Auch ein weiterer Punkt stößt anfänglich negativ auf. Das Frauenbild in den ersten natürlich nur von Männern geschriebenen Cyberpunk Romanen. Lavigne vergleicht die Hacker dieser Generation mit den anderen Heldenbildern des Genres. Dabei vergisst sie, dass Autoren wie Sterling und Gibson im Grunde ihre männlichen Helden entrealisiert haben. Sie lebten nur noch in den virtuellen Welten des Internets, wo sie sich im Gegensatz zu den hart arbeitenden Frauen mit ihrer sexuell anziehenden Lederkleidung sowie ihren dunklen Sonnenbrillen in einer irrationalen Sicherheit befunden haben. Zu Beginn eines jeden Cyberpunkromans dieser ersten Welle sind die männlichen Helden im Grunde lebensuntüchtig. Nicht selten wird impliziert, dass sie noch jungfräulich sind. Erst die Begegnung mit den dominanten Überfrauen - siehe Gibsons Molly im "Neuromancer" - lassen sie auch in der Realität über sich hinauswachsen, so dass sie im virtuellen Chaos zu Helden werden. Die ersten Cyberpunk Autoren haben nicht selten ironisch eine Generation der Schreibtischhelden erzeugt. Der Reduktion des männlichen Egos oder Testoterons stand die Geburt der Überfrau gegenüber. Erst die folgende Generation der weiblichen Cyberpunk Autorinnen wie Pat Cadigan und Pierce hat dieses Ungleichgewicht zu Gunsten der Frau - auch wenn der Hang zu einem idealisierten Sexsymbol in vielen Romanen Gibsons oder Sterlings überdeutlich zu erkennen ist - relativiert und ein ausgleichendes Element geschaffen. Lavigne muss zugeben, das der technologisch politisch paranoide Hintergrund der Cyberpunk Bewegung von den Männern erschaffen, initiiert und schließlich mit einer Wandlung des sozialen Klimas auch wieder relativiert worden ist. Auf dem nicht immer fruchtbaren Boden der ersten Generation haben die im Mittelpunkt dieser Studie stehenden Schriftstellerinnen eine Brücke gebaut, die einen gänzlich Untergang des "Cyberpunk" Subgenres trotz der sprunghaften Umsetzung ihrer futuristischen Ideen in der Realität verhindert haben. Aus der zweiten Generation der "Cyberpunk" Autorinnen ist der Ball zu den barocken Space Operas eines M. John Harrison oder Reynolds weitergespielt worden, die mit den "übermenschlichen" und nicht selten entrückten künstlichen Intelligenz den Cyberpunk fürs 21. Jahrhundert weiter gesponnen haben.

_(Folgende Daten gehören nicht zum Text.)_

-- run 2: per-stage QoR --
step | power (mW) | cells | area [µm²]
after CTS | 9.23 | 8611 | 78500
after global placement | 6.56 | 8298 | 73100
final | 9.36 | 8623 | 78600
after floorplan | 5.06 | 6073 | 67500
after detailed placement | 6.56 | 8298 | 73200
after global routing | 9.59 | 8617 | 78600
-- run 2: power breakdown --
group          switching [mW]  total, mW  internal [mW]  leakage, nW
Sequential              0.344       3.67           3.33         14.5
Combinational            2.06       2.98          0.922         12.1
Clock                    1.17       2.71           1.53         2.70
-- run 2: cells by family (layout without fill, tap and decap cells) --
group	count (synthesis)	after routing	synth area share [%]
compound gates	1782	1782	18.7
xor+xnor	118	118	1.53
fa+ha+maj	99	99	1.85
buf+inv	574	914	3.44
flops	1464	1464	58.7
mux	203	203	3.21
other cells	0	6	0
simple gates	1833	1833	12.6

In den Kapiteln "Contribution and Critque: Women and Cyberpunk" sowie "Alienating Worlds: Globalization and Community" überprüft die Autorin die einzelnen Beiträge einiger ausgewählter Autorinnen auf ihre "Cyberpunk" Inhalte, wobei sie sich an den markanten Eckpunkten Corporations, Crime, Computers und Corporeality orientiert. Später fügt sie mit Cyborgs noch eine fragwürdige Variante hinzu, da die Cyborg Idee nicht mit dem Cyberpunk an sich in einer engen Verbindung steht. Die Entmaterialisierung des Intellekts in ein endlos erscheinendes virtuelles Netz ist die Basis, auf welcher dieses Subgenre seine Geschichten aufgebaut hat. Wie in "Matrix" lassen sich Virtualität und Realität nicht mehr unterscheiden. Der in erster Linie wirtschaftliche Krieg der Zukunft findet nicht mehr auf der Erde, sondern im Internet statt. Die Cyborgs sind dagegen eine Weiterentwicklung der Roboteridee, der Traum des Menschen, eine körperliche "Unsterblichkeit" zu erlangen. Der Versuch, diese beiden erst später zusammengeflossenen Subgenres frühzeitig zu verbinden, relativiert einige andere überdenkenswerte Thesen. Der Leser hat das unbestimmte Gefühl, als wollte die Autorin verzweifelt ihren Geschlechtsgenossinnen unnötig eine eigenständige Berechtigung im von Männern dominierten, aber qualitativ nicht zufriedenstellend beherrschten "Cyberpunk" Genre zuschustern. Bis dahin hat sie gut nachvollziehbar die verschiedenen Aspekte dieses nihilistischen Subgenres herausgearbeitet und die Entstehung eher zufriedenstellend als umfassend in einen historischen sozialen wie politischen Kontext eingebettet. Leser der ersten Stunde werden sich an einige der hier angesprochenen, damals revolutionär und so modern erscheinenden Bücher erinnern. Die bitterböse Ironie ist, das die Plots dieser Romane eher verschiedenen Pulpgeschichten entnommen worden sind, während die technologischen Aspekte Einzug in das heutige Alltagsleben genommen haben.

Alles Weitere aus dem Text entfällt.